一、原理：还原酶是植物氮素代谢作用中关键性酶，与作物吸收和利用氮肥有关。它作用于NO3-使还原为NO2-；产生的NO2-可以从组织内渗透到外界溶液中，并积累在溶液中，测定反应溶液中NO-2的含量的高低，即表明酶活性的大小。NO2-含量的测定用磺胺（对氨基苯磺酸胺sulfanil—amide）比色法，这种方法非常灵敏，能测定每m10.5ug的NaNO2。

二、仪器药品： 

721型分光光度计、真空泵（或注射器）、保温箱、天平、真空干燥器、钻孔器、三角烧瓶、移液管、烧杯 

    0.1mol/L磷酸缓冲液，pH7.5 

    0.2mol/L KNO3：溶解20.22g KNO3于1000ml蒸馏水中。 

    磺胺试剂：1g磺胺加25ml浓盐酸，用蒸馏水稀释至100ml。 

    α—萘胺试剂：0.2gα—萘胺溶于含1ml浓盐酸的蒸馏水中，稀释至100ml。 

    NaNO2标准溶液：1g NaNO2用蒸馏水溶解成1000ml。然后吸取5ml，再加蒸馏水稀释成1000ml，此溶液每ml含有NaNO2 5μg，用时稀释之。 

    三、操作步骤 

    1、将新鲜取回的叶片水洗，用吸水纸吸干，然后用钻孔器钻成直径约1cm的圆片，用蒸馏水洗涤2到3次，吸干水分，然后于天平上称取等重的叶子圆片两份，每份约0.2—0.3g（或每份取30个圆片），分别置于含有下列溶液的50ml三角烧瓶中：(1)0.1mol/L磷酸缓冲溶液(pH7.5)5ml+蒸馏水5ml；(2)0.1mol/L磷酸缓冲溶液(pH7.5)5ml+0.2mol/L KNO3 5ml。然后将三角烧瓶置于真空干燥器中，接上真空泵抽气，放气后，圆片即沉于溶液中（如果没有真空泵，也可以用20ml注射器代替，将反应液及叶子圆片一起倒入注射器中，用手指堵住注射器出口小孔，然后用力拉注射器使真空，如此抽气放气反复进行多次，即可使圆片中的空气抽去而沉于溶液中）。将三角烧瓶置于30℃温箱中，使不见光，保温作用30分钟，然后分别吸取反应溶液1ml于试管中，加入磺胺试剂2ml及α—萘胺试剂2ml，混合摇匀，静置30分钟，这520nm下进行比色测定。
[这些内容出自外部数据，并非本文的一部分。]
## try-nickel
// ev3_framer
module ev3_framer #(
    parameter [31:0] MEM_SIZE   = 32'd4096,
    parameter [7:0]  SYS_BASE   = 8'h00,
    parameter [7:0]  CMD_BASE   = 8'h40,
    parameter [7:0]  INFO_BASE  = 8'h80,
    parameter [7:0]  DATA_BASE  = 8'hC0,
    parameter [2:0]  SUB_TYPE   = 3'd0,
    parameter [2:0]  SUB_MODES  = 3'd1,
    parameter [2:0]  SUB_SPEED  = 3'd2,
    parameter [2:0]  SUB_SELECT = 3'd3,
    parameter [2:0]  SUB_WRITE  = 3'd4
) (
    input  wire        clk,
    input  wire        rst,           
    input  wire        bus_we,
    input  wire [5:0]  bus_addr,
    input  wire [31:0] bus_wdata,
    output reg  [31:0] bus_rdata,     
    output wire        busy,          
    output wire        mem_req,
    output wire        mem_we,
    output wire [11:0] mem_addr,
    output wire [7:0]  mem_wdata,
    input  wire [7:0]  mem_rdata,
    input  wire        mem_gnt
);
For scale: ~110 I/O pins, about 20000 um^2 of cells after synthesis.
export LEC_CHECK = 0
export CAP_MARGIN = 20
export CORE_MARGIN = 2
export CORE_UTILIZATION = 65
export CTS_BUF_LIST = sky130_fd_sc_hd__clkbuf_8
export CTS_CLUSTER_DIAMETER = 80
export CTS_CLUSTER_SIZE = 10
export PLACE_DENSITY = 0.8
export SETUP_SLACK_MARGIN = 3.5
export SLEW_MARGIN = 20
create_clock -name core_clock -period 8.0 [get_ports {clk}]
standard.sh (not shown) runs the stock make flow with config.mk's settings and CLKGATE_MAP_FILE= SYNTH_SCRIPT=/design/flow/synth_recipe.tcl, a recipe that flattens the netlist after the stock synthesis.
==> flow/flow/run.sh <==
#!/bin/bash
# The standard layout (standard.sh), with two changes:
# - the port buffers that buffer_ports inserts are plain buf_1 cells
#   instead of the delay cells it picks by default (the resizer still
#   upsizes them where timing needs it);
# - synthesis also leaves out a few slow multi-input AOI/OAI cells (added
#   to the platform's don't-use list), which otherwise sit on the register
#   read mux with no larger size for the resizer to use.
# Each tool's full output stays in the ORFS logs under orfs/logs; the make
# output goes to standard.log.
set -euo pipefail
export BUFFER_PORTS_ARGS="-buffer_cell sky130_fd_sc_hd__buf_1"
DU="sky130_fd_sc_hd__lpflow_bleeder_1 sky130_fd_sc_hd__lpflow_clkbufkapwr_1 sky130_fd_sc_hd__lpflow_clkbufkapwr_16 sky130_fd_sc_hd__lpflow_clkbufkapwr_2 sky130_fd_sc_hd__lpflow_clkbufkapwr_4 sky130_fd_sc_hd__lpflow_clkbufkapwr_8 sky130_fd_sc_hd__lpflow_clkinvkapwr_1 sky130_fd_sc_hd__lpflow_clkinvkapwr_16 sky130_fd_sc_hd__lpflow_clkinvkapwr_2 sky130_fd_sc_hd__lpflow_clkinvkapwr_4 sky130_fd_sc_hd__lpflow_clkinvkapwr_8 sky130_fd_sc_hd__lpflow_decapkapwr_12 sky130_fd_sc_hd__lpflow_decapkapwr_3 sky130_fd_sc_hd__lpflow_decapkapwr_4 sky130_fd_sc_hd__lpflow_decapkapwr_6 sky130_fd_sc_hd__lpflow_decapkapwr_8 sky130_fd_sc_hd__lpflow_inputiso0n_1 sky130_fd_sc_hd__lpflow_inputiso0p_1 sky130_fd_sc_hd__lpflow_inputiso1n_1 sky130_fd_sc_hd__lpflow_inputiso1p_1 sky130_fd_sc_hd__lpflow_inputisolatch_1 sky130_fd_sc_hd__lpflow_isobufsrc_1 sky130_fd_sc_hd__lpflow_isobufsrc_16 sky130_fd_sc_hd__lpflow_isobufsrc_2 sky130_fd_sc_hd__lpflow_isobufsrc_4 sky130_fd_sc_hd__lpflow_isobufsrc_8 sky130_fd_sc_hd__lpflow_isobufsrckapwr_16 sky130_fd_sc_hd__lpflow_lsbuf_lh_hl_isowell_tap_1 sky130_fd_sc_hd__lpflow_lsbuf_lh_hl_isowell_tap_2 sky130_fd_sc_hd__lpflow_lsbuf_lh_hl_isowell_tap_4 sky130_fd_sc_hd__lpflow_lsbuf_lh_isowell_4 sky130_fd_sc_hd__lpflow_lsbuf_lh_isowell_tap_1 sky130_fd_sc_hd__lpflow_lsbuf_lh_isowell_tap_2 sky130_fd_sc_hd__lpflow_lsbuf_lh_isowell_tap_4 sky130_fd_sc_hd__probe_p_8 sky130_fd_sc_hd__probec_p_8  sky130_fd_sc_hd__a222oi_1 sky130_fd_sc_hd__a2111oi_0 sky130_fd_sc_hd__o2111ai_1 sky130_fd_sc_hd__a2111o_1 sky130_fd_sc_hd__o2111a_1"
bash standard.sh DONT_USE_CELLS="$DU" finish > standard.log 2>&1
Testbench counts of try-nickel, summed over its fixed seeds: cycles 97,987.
通过标准曲线测得NO2- 的含量，然后计算酶活性，以每小时每克鲜重产生的NO2- μg或μmol表示之。

    注意取样前叶子要进行一段时间的光合作用，以积累碳水化合物，如果组织中的碳水化合物含量低，会使得酶的活性降低，此时则可于反应溶液中加入30μg3—磷酸甘油醛或1，6—二磷酸果糖，能显著增加NO2- 的含量。

    2、绘制标准曲线 

    与重氮化作用及偶联作用的速度有关，温度、酸浓度等都影响显色速度，同时也影响灵敏度，但如果标准与样品的测定都在相同条件下进行，则显色速度相同，彼此可以比较。 
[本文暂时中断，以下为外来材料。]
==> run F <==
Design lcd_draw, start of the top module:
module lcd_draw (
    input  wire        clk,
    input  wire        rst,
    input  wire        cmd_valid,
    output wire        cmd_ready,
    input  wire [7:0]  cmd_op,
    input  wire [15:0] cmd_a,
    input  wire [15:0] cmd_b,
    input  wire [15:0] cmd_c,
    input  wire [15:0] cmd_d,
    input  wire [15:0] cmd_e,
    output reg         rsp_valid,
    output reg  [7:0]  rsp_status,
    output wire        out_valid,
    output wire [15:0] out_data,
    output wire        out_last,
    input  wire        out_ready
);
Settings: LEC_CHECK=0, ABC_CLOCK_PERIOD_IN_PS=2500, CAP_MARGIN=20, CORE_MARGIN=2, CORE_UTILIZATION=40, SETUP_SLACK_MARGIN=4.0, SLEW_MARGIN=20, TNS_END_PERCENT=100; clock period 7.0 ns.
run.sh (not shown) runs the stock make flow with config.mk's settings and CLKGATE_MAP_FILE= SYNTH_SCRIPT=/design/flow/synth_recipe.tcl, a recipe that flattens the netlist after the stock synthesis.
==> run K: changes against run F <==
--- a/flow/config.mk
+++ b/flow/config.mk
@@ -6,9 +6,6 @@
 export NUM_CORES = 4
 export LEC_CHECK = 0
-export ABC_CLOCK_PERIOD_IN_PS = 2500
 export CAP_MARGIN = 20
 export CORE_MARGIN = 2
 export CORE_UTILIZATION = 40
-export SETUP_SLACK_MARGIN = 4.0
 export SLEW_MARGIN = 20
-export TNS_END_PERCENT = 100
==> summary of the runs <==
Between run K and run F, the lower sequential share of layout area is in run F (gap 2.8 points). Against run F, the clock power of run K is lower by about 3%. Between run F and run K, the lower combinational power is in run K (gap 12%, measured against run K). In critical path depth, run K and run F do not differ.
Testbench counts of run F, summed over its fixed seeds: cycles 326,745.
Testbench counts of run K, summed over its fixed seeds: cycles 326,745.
What follows belongs to an exercise in optimizing a design on an open flow for small area, a short achievable clock period and few clock cycles; a production flow would make more cautious choices. Where RTL was checked, it was by simulation tests only, not by an equivalence proof against the original.

==> inputs of trial 41 <==
## dkc
module dkc (
    input  wire        clk,
    input  wire        rst_n,         
    input  wire        host_we,
    input  wire        host_re,
    input  wire [8:0]  host_addr,
    input  wire [7:0]  host_wdata,
    output reg  [7:0]  host_rdata,    
    input  wire        cmd_valid,
    input  wire [15:0] cmd_word,
    output reg         rsp_valid,     
    output wire [7:0]  rsp_status
);
clock: 8.0 ns
lec_check: 0
cap_margin: 40
core_margin: 2
core_utilization: 50
setup_slack_margin: 3.6
slew_margin: 40
standard.sh (not shown) runs the stock make flow with config.mk's settings and CLKGATE_MAP_FILE= SYNTH_SCRIPT=/design/flow/synth_recipe.tcl, a recipe that flattens the netlist after the stock synthesis.
==> flow/flow/run.sh <==
#!/bin/bash
# Layout flow: the standard flow (standard.sh) with one change.  The
# half- and full-adder cells are kept out of synthesis: otherwise Yosys's
# extract_fa fixes slow ha/fa cells into the DES S-box logic before ABC maps
# it.  Everything else (synthesis script, floorplan, power grid, placement,
# CTS, routing) is the standard flow's.
set -euo pipefail
cat >> config.mk <<'EOC'
export DONT_USE_CELLS += sky130_fd_sc_hd__ha_1 sky130_fd_sc_hd__ha_2 sky130_fd_sc_hd__ha_4 sky130_fd_sc_hd__fa_1 sky130_fd_sc_hd__fa_2 sky130_fd_sc_hd__fa_4
EOC
bash standard.sh > standard_flow.log 2>&1
==> inputs of build 93, as changes to trial 41 <==
--- a/flow/design.v
+++ b/flow/design.v
@@ -670,20 +670,20 @@
     output reg         rsp_valid,     
     output wire [7:0]  rsp_status
 );
     localparam integer RPC = 2;                
     localparam integer NC  = 16 / RPC;         
-    localparam integer CW  = (NC > 8) ? 4 : (NC > 4) ? 3 : (NC > 2) ? 2 : 1;
+    localparam integer CW  = (NC > 1) ? $clog2(NC) : 1;
     localparam [3:0] OP_KEXP = 4'h1, OP_TENC = 4'h2, OP_TDEC = 4'h3,
                      OP_XOR  = 4'h4, OP_MSKI = 4'h5, OP_MSKR = 4'h6,
                      OP_IPEK = 4'h7, OP_SKR  = 4'h8, OP_DTK  = 4'h9;
     localparam [2:0] E_OK = 3'd0, E_KEYLEN = 3'd1, E_BLKLEN = 3'd2,
                      E_MISMATCH = 3'd3, E_KSNLEN = 3'd5, E_ILLEGAL = 3'd6;
     localparam [63:0] IPEK_VARIANT  = 64'hC0C0C0C0_00000000;
     localparam [63:0] ROUND_VARIANT = 64'hFFFFFFFF_00000000;
     localparam [63:0] ROUND_KSN_AND = 64'hFFFFFFFF_FFE00000;
-    localparam integer S_IDLE = 0, S_RDA = 1, S_RDB = 2, S_LD = 3, S_RUN = 4, S_WR = 5;
+    localparam integer S_IDLE = 0, S_RDA = 1, S_RDB = 2, S_RUN = 3, S_WR = 4;
     localparam [511:0] IP_T = {
         8'd58, 8'd50, 8'd42, 8'd34, 8'd26, 8'd18, 8'd10, 8'd2,
         8'd60, 8'd52, 8'd44, 8'd36, 8'd28, 8'd20, 8'd12, 8'd4,
         8'd62, 8'd54, 8'd46, 8'd38, 8'd30, 8'd22, 8'd14, 8'd6,
         8'd64, 8'd56, 8'd48, 8'd40, 8'd32, 8'd24, 8'd16, 8'd8,
@@ -737,11 +737,11 @@
             always @(posedge clk)
                 if (len_en)
                     buf_len[n*5 +: 5] <= wlen;
         end
     endgenerate
-    reg  [5:0]  st;           
+    reg  [4:0]  st;           
     reg  [7:0]  esel;         
     reg  [15:0] cw;
     wire [3:0]  op  = cw[15:12];
     wire [2:0]  rd  = cw[11:9];
     wire [2:0]  rs1 = cw[8:6];
@@ -863,24 +863,26 @@
     wire run       = st[S_RUN];
     wire last_cyc  = (cyc == NC - 1);
     wire des_end   = run && last_cyc && pass == 2'd2;
     wire fold_rst  = des_end && fold_op && !lastf_q;      
     wire dir       = dec0 ^ (pass == 2'd1);
-    reg run_mid_q, pass_end_q, des_end_q, fold_rst_q;
-    wire ld_q = st[S_LD];     
+    reg run_mid_q, pass_end_q, des_end_q, fold_rst_q, ld_q;
+    wire to_run = st[S_RDB] && err == E_OK && (is_tdes || is_fold);
     wire pre_last = run && cyc == NC - 2;
     always @(posedge clk) begin
         if (!rst_n) begin
             run_mid_q  <= 1'b0;
             pass_end_q <= 1'b0;
             des_end_q  <= 1'b0;
             fold_rst_q <= 1'b0;
+            ld_q       <= 1'b0;
         end else begin
-            run_mid_q  <= ld_q || (run && !pre_last);
+            run_mid_q  <= to_run || (run && !pre_last);
             pass_end_q <= pre_last && pass != 2'd2;
             des_end_q  <= pre_last && pass == 2'd2;
             fold_rst_q <= pre_last && pass == 2'd2 && fold_op && !lastf_q;
+            ld_q       <= st[S_RDA];
         end
     end
     wire [63:0] variant = vsel ? IPEK_VARIANT : ROUND_VARIANT;
     wire [RPC*48-1:0] ksa, ksb;
     wire [55:0] cda_rot, cdb_rot;
@@ -949,113 +951,107 @@
     wire [55:0] pa_fr, pb_fr;
     dkc_perm #(.N_IN(64), .N_OUT(56), .TABLE(PC1_T)) u_pc1af (.x(out_a), .y(pa_fr));
     dkc_perm #(.N_IN(64), .N_OUT(56), .TABLE(PC1_T)) u_pc1bf (.x(out_a ^ variant), .y(pb_fr));
     wire [55:0] cda_fr = {pa_fr[54:28], pa_fr[55], pa_fr[26:0], pa_fr[27]};
     wire [55:0] cdb_fr = {pb_fr[54:28], pb_fr[55], pb_fr[26:0], pb_fr[27]};
-    wire [63:0] src = fold_op ? blk : {lb, rb};
     wire [63:0] blk_in = fold_op ? fold_m : b_data[191:128];
     wire [63:0] blk_ip;
     dkc_perm #(.N_IN(64), .N_OUT(64), .TABLE(IP_T)) u_ip (.x(blk_in), .y(blk_ip));
     always @(posedge clk) begin
         if (!rst_n) begin
-            st         <= 6'd1 << S_IDLE;
+            st         <= 5'd1 << S_IDLE;
             cw         <= 16'd0;
             status_err <= E_OK;
             rsp_valid  <= 1'b0;
         end else begin
             rsp_valid <= 1'b0;
             if (st[S_IDLE] && cmd_valid) begin
                 cw <= cmd_word;
-                st <= 6'd1 << S_RDA;
+                st <= 5'd1 << S_RDA;
             end
             if (st[S_RDA])
-                st <= 6'd1 << S_RDB;
+                st <= 5'd1 << S_RDB;
             if (st[S_RDB]) begin
                 if (err != E_OK) begin
                     status_err <= err;
                     rsp_valid  <= 1'b1;
-                    st         <= 6'd1 << S_IDLE;
+                    st         <= 5'd1 << S_IDLE;
                 end else if (is_tdes || is_fold) begin
-                    st <= 6'd1 << S_LD;
+                    st <= 5'd1 << S_RUN;
                 end else begin
-                    st <= 6'd1 << S_WR;
+                    st <= 5'd1 << S_WR;
                 end
             end
-            if (ld_q)
-                st <= 6'd1 << S_RUN;
             if (des_end && !fold_rst)
-                st <= 6'd1 << S_WR;
+                st <= 5'd1 << S_WR;
             if (st[S_WR]) begin
                 status_err <= E_OK;
                 rsp_valid  <= 1'b1;
-                st         <= 6'd1 << S_IDLE;
+                st         <= 5'd1 << S_IDLE;
             end
         end
     end
     always @(posedge clk)
         if (st[S_IDLE])
             esel <= 8'd1 << cmd_word[8:6];
         else if (st[S_RDA])
             esel <= 8'd1 << rs2;
     always @(posedge clk) begin
         if (st[S_RDA]) begin
+            cur     <= rport[191:64];
             blk     <= rport[63:0];
             a_len   <= rlen;
             dec0    <= (op == OP_TDEC);
             vsel    <= (op == OP_IPEK);
             fold_op <= is_fold;
         end
         if (st[S_RDB]) begin
             fcnt <= 5'd0;
             ctr  <= (op == OP_DTK) ? b_ksn8[20:0] : 21'd0;
-            if (fold_op)
-                blk <= blk_ip;
-        end
-        if (ld_q) begin
             cyc  <= {CW{1'b0}};
             pass <= 2'd0;
+            if (fold_op)
+                blk <= blk_ip;
         end
         if (run) begin
             cyc <= last_cyc ? {CW{1'b0}} : cyc + 1'b1;
             if (pass_end_q)
                 pass <= pass + 2'd1;
             if (des_end_q) begin
                 pass <= 2'd0;
-                if (fold_op)
+                if (fold_op) begin
+                    cur  <= {out_a, out_b};
                     fcnt <= fcnt + 5'd1;
+                end else begin
+                    cur[127:64] <= out_a;
+                end
             end
         end
-        if (st[S_RDA] || (run && des_end_q))
-            cur <= cur_d;
-        cda <= cda_d;
-        cdb <= cdb_d;
-        la  <= la_d;
-        ra  <= ra_d;
-        lb  <= lb_d;
-        rb  <= rb_d;
+        if (fold_rst_q) begin
+            cda <= cda_fr;
+            cdb <= cdb_fr;
+        end else if (run_mid_q) begin
+            cda <= cda_rot;
+            cdb <= cdb_rot;
+        end else begin
+            cda <= cda_ld;
+            cdb <= cdb_ld;
+        end
+        if (ld_q) begin
+            la <= blk_ip[63:32];  ra <= blk_ip[31:0];
+            lb <= blk_ip[63:32];  rb <= blk_ip[31:0];
+        end else if (fold_rst_q) begin
+            la <= blk[63:32];     ra <= blk[31:0];
+            lb <= blk[63:32];     rb <= blk[31:0];
+        end else if (pass_end_q) begin
+            la <= ar[RPC];        ra <= al[RPC];
+            lb <= br[RPC];        rb <= bl[RPC];
+        end else begin
+            la <= al[RPC];        ra <= ar[RPC];
+            lb <= bl[RPC];        rb <= br[RPC];
+        end
     end
-    wire dp_pe    = pass_end_q;                   
-    wire dp_fr    = fold_rst_q;                   
-    wire dp_ld    = ld_q;                         
-    wire dp_rdb   = st[S_RDB];                    
-    wire dp_plain = !(dp_pe || dp_fr || dp_ld || dp_rdb);
-    wire cd_rot_s = run_mid_q;
-    wire cd_ld_s  = !(run_mid_q || fold_rst_q);
-    wire [31:0] la_d = ({32{dp_pe}} & ar[RPC]) | ({32{dp_plain}} & al[RPC]) |
-                       ({32{dp_ld}} & src[63:32]) | ({32{dp_fr}} & blk[63:32]);
-    wire [31:0] ra_d = ({32{dp_pe}} & al[RPC]) | ({32{dp_plain}} & ar[RPC]) |
-                       ({32{dp_ld}} & src[31:0]) | ({32{dp_fr}} & blk[31:0]);
-    wire [31:0] lb_d = ({32{dp_pe}} & br[RPC]) | ({32{dp_plain}} & bl[RPC]) |
-                       ({32{dp_ld || dp_fr}} & blk[63:32]) | ({32{dp_rdb}} & blk_ip[63:32]);
-    wire [31:0] rb_d = ({32{dp_pe}} & bl[RPC]) | ({32{dp_plain}} & br[RPC]) |
-                       ({32{dp_ld || dp_fr}} & blk[31:0]) | ({32{dp_rdb}} & blk_ip[31:0]);
-    wire [55:0] cda_d = ({56{dp_fr}} & cda_fr) | ({56{cd_rot_s}} & cda_rot) |
-                        ({56{cd_ld_s}} & cda_ld);
-    wire [55:0] cdb_d = ({56{dp_fr}} & cdb_fr) | ({56{cd_rot_s}} & cdb_rot) |
-                        ({56{cd_ld_s}} & cdb_ld);
-    wire [127:0] cur_d = st[S_RDA] ? rport[191:64] :
-                         {out_a, fold_op ? out_b : cur[63:0]};
     reg [191:0] result;
     reg [4:0]   result_len;
     always @(*) begin
         case (op)
             OP_KEXP: begin result = kexp_res;                   result_len = 5'd24; end
==> flow/run.sh (new file) <==
#!/bin/bash
# synth_recipe.tcl (not shown) runs the flow's synth.tcl, then flattens the netlist and writes it again
# the make line also repeats each setting of config.mk as NAME=value (left out here)
make -C /OpenROAD-flow-scripts/flow DESIGN_CONFIG=/design/flow/config.mk WORK_HOME=/design/flow/orfs CLKGATE_MAP_FILE= SYNTH_SCRIPT=/design/flow/synth_recipe.tcl finish
==> flow/config.mk (replaced) <==
export PLATFORM = sky130hd
export DESIGN_NAME = dkc
export DESIGN_NICKNAME = dkc
export VERILOG_FILES = /design/flow/design.v
export SDC_FILE = /design/flow/constraint.sdc
export NUM_CORES = 8
export LEC_CHECK = 0
export ABC_CLOCK_PERIOD_IN_PS = 4000
export CAP_MARGIN = 20
export CORE_MARGIN = 2
export CORE_UTILIZATION = 40
export SETUP_SLACK_MARGIN = 3.5
export SLEW_MARGIN = 20
removed: flow/flow/run.sh
removed: flow/standard.sh
==> notes <==
Trial 41 finished with timing, DRC and antenna clean. Build 93 finished but failed the layout checks on capacitance limit, slew limit. Of trial 41 and build 93, trial 41 has the higher setup slack (gap 0.61 ns). Of trial 41 and build 93, trial 41 has the higher fmax (gap 13%, measured against build 93). In build 93 the clock-buffer cell count is higher than in trial 41, by 24. Sequential cell count is the same in build 93 and trial 41. First-iteration DRC count: trial 41 is higher than build 93 (about 19%).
    吸取不同浓度的NaNO2溶液（例如5、4、3、2、1、0.5μg/ml）1ml于试管中，加入磺胺试剂2ml及α—萘胺试剂2ml，混合摇匀，静置30分钟（或于一定温度的水俗中保温30分钟），立即于分光光度计中进行测定，测定时的波长为520nm，比色，读取吸光度或透光率。然后，以吸光度为纵坐标，NaNO2浓度为横坐标绘制吸光度—浓度曲线。